# portaudit -> pkg audit



## storvi_net (Feb 20, 2014)

Hello,

I started with FreeBSD 9.x by watching several tutorials.
One part of these was about a cronjob with `portaudit`, to get a mail if there are any vulnerabilities in any ports.

As I migrated to FreeBSD 10, the trial to install `portaudit`, was aborted with "use pkg audit -F".
Is there any "best practice"-Way to implement a cronjob in the daily check (`periodic`?)

Regards
Markus


----------



## Toast (Feb 20, 2014)

The default periodic script is in /usr/local/etc/periodic/security/410.pkg-audit. It's enabled by default. If not, add daily_status_security_pkgaudit_enable="YES" to /etc/periodic.conf.


----------



## storvi_net (Feb 20, 2014)

So I am "safe", when I got the daily security mail?
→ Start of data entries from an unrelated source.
## config.mk

```make
export PLATFORM = sky130hd
export DESIGN_NAME = ex_muldiv_flat
export DESIGN_NICKNAME = d
export VERILOG_FILES = /design/src/rtl/ex_muldiv_pkg.sv /design/src/rtl/ex_muldiv_if.sv /design/src/rtl/ex_muldiv_div_radix2.sv /design/src/rtl/ex_muldiv.sv /design/src/flat_wrapper.sv
export SDC_FILE = /design/constraint.sdc
export NUM_CORES = 2
export LEC_CHECK = 0
export BUFFER_PORTS_ARGS = -buffer_cell sky130_fd_sc_hd__buf_2
export CORE_ASPECT_RATIO = 0.9
export CORE_MARGIN = 2
export CORE_UTILIZATION = 60
export CTS_CLUSTER_SIZE = 10
export DETAILED_ROUTE_END_ITERATION = 7
export GPL_TIMING_DRIVEN = 0
export PLACE_DENSITY = 0.79
export SYNTH_ARGS = -nofsm -noshare
export SYNTH_HDL_FRONTEND = slang
export SYNTH_SLANG_ARGS = --single-unit
```

## constraint.sdc

```tcl
create_clock -name clk -period 9.5 [get_ports clk]
set_clock_uncertainty 0.1 [all_clocks]
set_input_delay 1.9 -clock clk [delete_from_list [all_inputs] [get_ports clk]]
set_output_delay 1.9 -clock clk [all_outputs]
set_load 0.01 [all_outputs]
```

## src/rtl/ex_muldiv_pkg.sv

```systemverilog
// Shared types and constants for the EX-stage multiply/divide unit.
package ex_muldiv_pkg;

    localparam int unsigned XLEN         = 32;
    localparam int unsigned MD_DIV_STEPS = 32;
    localparam int unsigned MD_CNT_W     = $clog2(MD_DIV_STEPS);

    // Bit indices into ex_hilowen / ex_hiloren
    localparam int unsigned HILO_HI = 1;
    localparam int unsigned HILO_LO = 0;

    typedef enum logic [1:0] {
        MD_IDLE = 2'd0,
        MD_MUL  = 2'd1,
        MD_DIV  = 2'd2,
        MD_DONE = 2'd3
    } md_state_e;

    // Context of the operation in flight, used for the DONE write-back
    typedef struct packed {
        logic is_div;
        logic a_neg;
        logic b_neg;
    } md_op_t;

    function automatic logic [XLEN-1:0] neg_if(input logic cond, input logic [XLEN-1:0] v);
        return cond ? ((~v) + XLEN'(1)) : v;
    endfunction

endpackage

```

## src/rtl/ex_muldiv_if.sv

```systemverilog
// ID/EX-side bus of the multiply/divide unit.
interface ex_muldiv_if;
    import ex_muldiv_pkg::*;

    logic            flush;
    logic            ex_mult;
    logic            ex_div;
    logic            ex_mdsign;
    logic [1:0]      ex_hilowen;
    logic [1:0]      ex_hiloren;
    logic [XLEN-1:0] ex_A;
    logic [XLEN-1:0] ex_B;
    logic            md_stall;
    logic            md_busy;
    logic [XLEN-1:0] hi;
    logic [XLEN-1:0] lo;
    logic [XLEN-1:0] md_rdata;

    modport master (
        output flush, ex_mult, ex_div, ex_mdsign, ex_hilowen, ex_hiloren, ex_A, ex_B,
        input  md_stall, md_busy, hi, lo, md_rdata
    );

    modport slave (
        input  flush, ex_mult, ex_div, ex_mdsign, ex_hilowen, ex_hiloren, ex_A, ex_B,
        output md_stall, md_busy, hi, lo, md_rdata
    );

endinterface

```

## src/rtl/ex_muldiv_div_radix2.sv

```systemverilog
// Iterative radix-2 restoring divider on unsigned magnitudes; one quotient bit per step.
module ex_muldiv_div_radix2
    import ex_muldiv_pkg::*;
(
    input  logic            clk,
    input  logic            resetn,
    input  logic            start,
    input  logic            step,
    input  logic [XLEN-1:0] dividend,
    input  logic [XLEN-1:0] divisor,
    output logic [XLEN-1:0] quot,
    output logic [XLEN-1:0] rem,
    output logic            done_c
);

    logic [2*XLEN-1:0]   rq_q;
    logic [2*XLEN-1:0]   rq_d;
    logic [XLEN-1:0]     dvs_q;
    logic [MD_CNT_W-1:0] cnt_q;
    logic [XLEN:0]       part;
    logic [XLEN-1:0]     diff;
    logic                ge;

    // Shifted partial remainder fits in XLEN+1 bits; the restored result fits in XLEN
    always_comb begin
        part = rq_q[2*XLEN-1:XLEN-1];
        ge   = (part >= {1'b0, dvs_q});
        diff = XLEN'(part - {1'b0, dvs_q});
        if (ge) begin
            rq_d = {diff, rq_q[XLEN-2:0], 1'b1};
        end else begin
            rq_d = {rq_q[2*XLEN-2:0], 1'b0};
        end
    end

    always_ff @(posedge clk) begin
        if (!resetn) begin
            rq_q  <= '0;
            dvs_q <= '0;
            cnt_q <= '0;
        end else if (start) begin
            rq_q  <= {XLEN'(0), dividend};
            dvs_q <= divisor;
            cnt_q <= '0;
        end else if (step) begin
            rq_q  <= rq_d;
            cnt_q <= cnt_q + MD_CNT_W'(1);
        end
    end

    assign done_c = step && (cnt_q == MD_CNT_W'(MD_DIV_STEPS - 1));
    assign quot   = rq_q[XLEN-1:0];
    assign rem    = rq_q[2*XLEN-1:XLEN];

endmodule

```

## src/rtl/ex_muldiv.sv

```systemverilog
// EX-stage multiply/divide unit: FSM, multiplier, divide sign fixup, HI/LO and pipeline stall.
module ex_muldiv
    import ex_muldiv_pkg::*;
(
    input  logic        clk,
    input  logic        resetn,
    ex_muldiv_if.slave  md
);

    md_state_e         state_q, state_d;
    md_op_t            op_q;
    logic [XLEN:0]     ma_q, mb_q;
    logic [2*XLEN-1:0] prod_q;
    logic [2*XLEN-1:0] prod_c;
    logic [XLEN-1:0]   hi_q, lo_q;
    logic              busy_q;

    logic              load_mul, load_div, div_step, write_res, write_mt, md_stall_c;
    logic              div_done_c;
    logic              a_neg, b_neg;
    logic [XLEN-1:0]   a_mag, b_mag, quot, rem, q_fix, r_fix;

    assign a_neg = md.ex_mdsign & md.ex_A[XLEN-1];
    assign b_neg = md.ex_mdsign & md.ex_B[XLEN-1];
    assign a_mag = neg_if(a_neg, md.ex_A);
    assign b_mag = neg_if(b_neg, md.ex_B);

    // Low 64 bits of the product of the sign-extended operands equal the signed/unsigned product
    assign prod_c = {{(XLEN-1){ma_q[XLEN]}}, ma_q} * {{(XLEN-1){mb_q[XLEN]}}, mb_q};

    assign q_fix = neg_if(op_q.a_neg ^ op_q.b_neg, quot);
    assign r_fix = neg_if(op_q.a_neg, rem);

    ex_muldiv_div_radix2 u_div (
        .clk      (clk),
        .resetn   (resetn),
        .start    (load_div),
        .step     (div_step),
        .dividend (a_mag),
        .divisor  (b_mag),
        .quot     (quot),
        .rem      (rem),
        .done_c   (div_done_c)
    );

    always_ff @(posedge clk) begin
        if (!resetn) begin
            state_q <= MD_IDLE;
        end else begin
            state_q <= state_d;
        end
    end

    // Next state and control strobes; flush always returns to IDLE and drops the stall
    always_comb begin
        state_d    = state_q;
        load_mul   = 1'b0;
        load_div   = 1'b0;
        div_step   = 1'b0;
        write_res  = 1'b0;
        write_mt   = 1'b0;
        md_stall_c = 1'b0;
        unique case (state_q)
            MD_IDLE: begin
                if (!md.flush) begin
                    if (md.ex_div) begin
                        load_div   = 1'b1;
                        md_stall_c = 1'b1;
                        state_d    = MD_DIV;
                    end else if (md.ex_mult) begin
                        load_mul   = 1'b1;
                        md_stall_c = 1'b1;
                        state_d    = MD_MUL;
                    end else if (md.ex_hilowen != 2'b00) begin
                        write_mt   = 1'b1;
                    end
                end
            end
            MD_MUL: begin
                if (md.flush) begin
                    state_d    = MD_IDLE;
                end else begin
                    md_stall_c = 1'b1;
                    state_d    = MD_DONE;
                end
            end
            MD_DIV: begin
                if (md.flush) begin
                    state_d    = MD_IDLE;
                end else begin
                    md_stall_c = 1'b1;
                    div_step   = 1'b1;
                    if (div_done_c) begin
                        state_d = MD_DONE;
                    end
                end
            end
            MD_DONE: begin
                state_d   = MD_IDLE;
                write_res = !md.flush;
            end
            default: state_d = MD_IDLE;
        endcase
    end

    // Operand capture, product register and HI/LO write-back
    always_ff @(posedge clk) begin
        if (!resetn) begin
            op_q   <= '0;
            ma_q   <= '0;
            mb_q   <= '0;
            prod_q <= '0;
            hi_q   <= '0;
            lo_q   <= '0;
            busy_q <= 1'b0;
        end else begin
            busy_q <= (state_d != MD_IDLE);
            if (load_mul) begin
                ma_q   <= {md.ex_mdsign & md.ex_A[XLEN-1], md.ex_A};
                mb_q   <= {md.ex_mdsign & md.ex_B[XLEN-1], md.ex_B};
                op_q   <= '{is_div: 1'b0, a_neg: 1'b0, b_neg: 1'b0};
            end
            if (load_div) begin
                op_q   <= '{is_div: 1'b1, a_neg: a_neg, b_neg: b_neg};
            end
            if ((state_q == MD_MUL) && !md.flush) begin
                prod_q <= prod_c;
            end
            if (write_res) begin
                if (op_q.is_div) begin
                    hi_q <= r_fix;
                    lo_q <= q_fix;
                end else begin
                    hi_q <= prod_q[2*XLEN-1:XLEN];
                    lo_q <= prod_q[XLEN-1:0];
                end
            end
            if (write_mt) begin
                if (md.ex_hilowen[HILO_HI]) hi_q <= md.ex_A;
                if (md.ex_hilowen[HILO_LO]) lo_q <= md.ex_A;
            end
        end
    end

    assign md.md_stall = md_stall_c;
    assign md.md_busy  = busy_q;
    assign md.hi       = hi_q;
    assign md.lo       = lo_q;
    assign md.md_rdata = md.ex_hiloren[HILO_HI] ? hi_q :
                         (md.ex_hiloren[HILO_LO] ? lo_q : '0);

endmodule

```

## src/flat_wrapper.sv

```systemverilog
// flat-port wrapper written by rule: the top's interface ports become plain ports
module ex_muldiv_flat import ex_muldiv_pkg::*;
  (clk, resetn, md_flush, md_ex_mult, md_ex_div, md_ex_mdsign, md_ex_hilowen, md_ex_hiloren, md_ex_A, md_ex_B, md_md_stall, md_md_busy, md_hi, md_lo, md_md_rdata);
  ex_muldiv_if md_i ();
  input  logic clk;
  input  logic resetn;
  input wire logic [$bits(md_i.flush)-1:0] md_flush;
  input wire logic [$bits(md_i.ex_mult)-1:0] md_ex_mult;
  input wire logic [$bits(md_i.ex_div)-1:0] md_ex_div;
  input wire logic [$bits(md_i.ex_mdsign)-1:0] md_ex_mdsign;
  input wire logic [$bits(md_i.ex_hilowen)-1:0] md_ex_hilowen;
  input wire logic [$bits(md_i.ex_hiloren)-1:0] md_ex_hiloren;
  input wire logic [$bits(md_i.ex_A)-1:0] md_ex_A;
  input wire logic [$bits(md_i.ex_B)-1:0] md_ex_B;
  output wire logic [$bits(md_i.md_stall)-1:0] md_md_stall;
  output wire logic [$bits(md_i.md_busy)-1:0] md_md_busy;
  output wire logic [$bits(md_i.hi)-1:0] md_hi;
  output wire logic [$bits(md_i.lo)-1:0] md_lo;
  output wire logic [$bits(md_i.md_rdata)-1:0] md_md_rdata;
  assign md_i.flush = md_flush;
  assign md_i.ex_mult = md_ex_mult;
  assign md_i.ex_div = md_ex_div;
  assign md_i.ex_mdsign = md_ex_mdsign;
  assign md_i.ex_hilowen = md_ex_hilowen;
  assign md_i.ex_hiloren = md_ex_hiloren;
  assign md_i.ex_A = md_ex_A;
  assign md_i.ex_B = md_ex_B;
  assign md_md_stall = md_i.md_stall;
  assign md_md_busy = md_i.md_busy;
  assign md_hi = md_i.hi;
  assign md_lo = md_i.lo;
  assign md_md_rdata = md_i.md_rdata;
  ex_muldiv u_core (.clk(clk), .resetn(resetn), .md(md_i));
endmodule
```

==> results.sh <==
export IMPL_drc=0
export IMPL_worst_slew_pin_slew_ps=1210
export IMPL_critPathSlowestCell="dfxtp_1"
export IMPL_p_comb_frac=0.336
export IMPL_viasPerCell=6.25
export IMPL_max_stage_delay_ps=800
export IMPL_synth_distinct_cells=73
export IMPL_synth_top_flop_cell="dfxtp_1"
export IMPL_hold_buffers=0
export IMPL_timing_setup_tns_ps=0
export IMPL_maxCapViolations=0
export IMPL_end_kind="flip-flop"
export IMPL_dieHeight_um=291
export IMPL_criticalPathCategory="flip-flop to flip-flop"
export IMPL_path_buf_inv=8
export IMPL_clock_root_buffer="clkbuf_16"
export IMPL_crit_family="adder cells"
export IMPL_postSynthCellCount=6377
export IMPL_clockBufferDepth=3
export IMPL_start_util=0.604
export IMPL_dr_pass1_iters=8
export IMPL_clk_latency_ps=560
export IMPL_num_rows=105
export IMPL_syn_to_final_growth_pct=6.88
export IMPL_grt_usage=0.490
export IMPL_cts_buffers=36
export IMPL_clkSinkCount=301
export IMPL_gr_total_overflow=0
export IMPL_switchingPower_mw=1.68
export IMPL_cp_common_cell="fa_1"
export IMPL_fin_util=0.646
export IMPL_finalNetCount=8029
export IMPL_grt_pass1_vias=48400
export IMPL_synth_nets=7832
export IMPL_drive_above_1_share=0.0584
export IMPL_setup_violations=0
export IMPL_peakVddDrop_mv=0.121
export IMPL_top_usage_layer="met2"
export IMPL_grt_use_met3=0.237
export IMPL_worstPathRequired_ps=9810
export IMPL_setup_slack_ps=77.6
export IMPL_ys_ff_latch=301
export IMPL_min_path_type="flip-flop to flip-flop"
export IMPL_post_drt_wl_per_cell_um=29.1
export IMPL_place_gp_congestion=1.11
export IMPL_cp_arrival_ps=9740
export IMPL_grtUsageMet1=0.653
export IMPL_fmax_mhz=106
export IMPL_io_pins=172
export IMPL_relSlewSlack=0.192
export IMPL_hold_viol=0
export IMPL_powerDensity_mw_per_mm2=70.9
export IMPL_critPathMaxFanout=10
export IMPL_n_fill_cell=7953
export IMPL_period_share=0.992
export IMPL_place_ws_ps=-1270
export IMPL_fin_crit_ps=9420
export IMPL_core_area_sq_mm=0.0910
export IMPL_die_w_um=323
export IMPL_synth_edff_count=0
export IMPL_p_sw_frac=0.403
export IMPL_p_int_mw=2.49
export IMPL_grt_pass1_wl_mm=327
export IMPL_postSynthAreaPerCell_sq_um=8.62
export IMPL_gr_usage_met2=0.656
export IMPL_drtIter0Drc=6400
export IMPL_cts_htree_levels=2
export IMPL_ant_nets=0
export IMPL_pwr_share_clk=0.317
export IMPL_seqPwrFrac=0.347
export IMPL_vias=49100
export IMPL_grt_max_degree=25
export IMPL_status="finished, final reports clean"
export IMPL_startpoint_type="flip-flop"
export IMPL_dpl_hpwl_mm=187
export IMPL_syn_area_sq_mm=0.0550
export IMPL_drt_total_wl_mm=229
export IMPL_synth_yosys_seq_area_share=0.110
export IMPL_cts_tree="done"
export IMPL_ys_warnings_count=0
export IMPL_portBuffers=161
export IMPL_async_flop_share=0
export IMPL_dieArea_sq_mm=0.0941
export IMPL_drv_slew=0
export IMPL_clk_pin_slew_ps=60
export IMPL_power_leakage_nw=28.5
export IMPL_antenna_found_initial=35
If I install software by using the ports-collection the result is a package which is installed by `pkg`. If I install software by using the `pkg`-Command, it is obviously also installed by `pkg`. So the `pkg audit -F` is enough?

Regards
Markus


----------



## Toast (Feb 21, 2014)

As long as pkg knows about it, `pkg audit -F` should work. So yes.


----------



## storvi_net (Feb 22, 2014)

Are there any problems / situations where a manual installed port is not recognized by pkg?

Regards
Markus


----------



## SirDice (Feb 22, 2014)

storvi_net said:
			
		

> Are there any problems / situations where a manual installed port is not recognized by pkg?


Ports will register correctly. It's things you compiled and installed from scratch (without using the ports system). Because they're not registered as being installed by the package system a `pkg audit` can't check them.


----------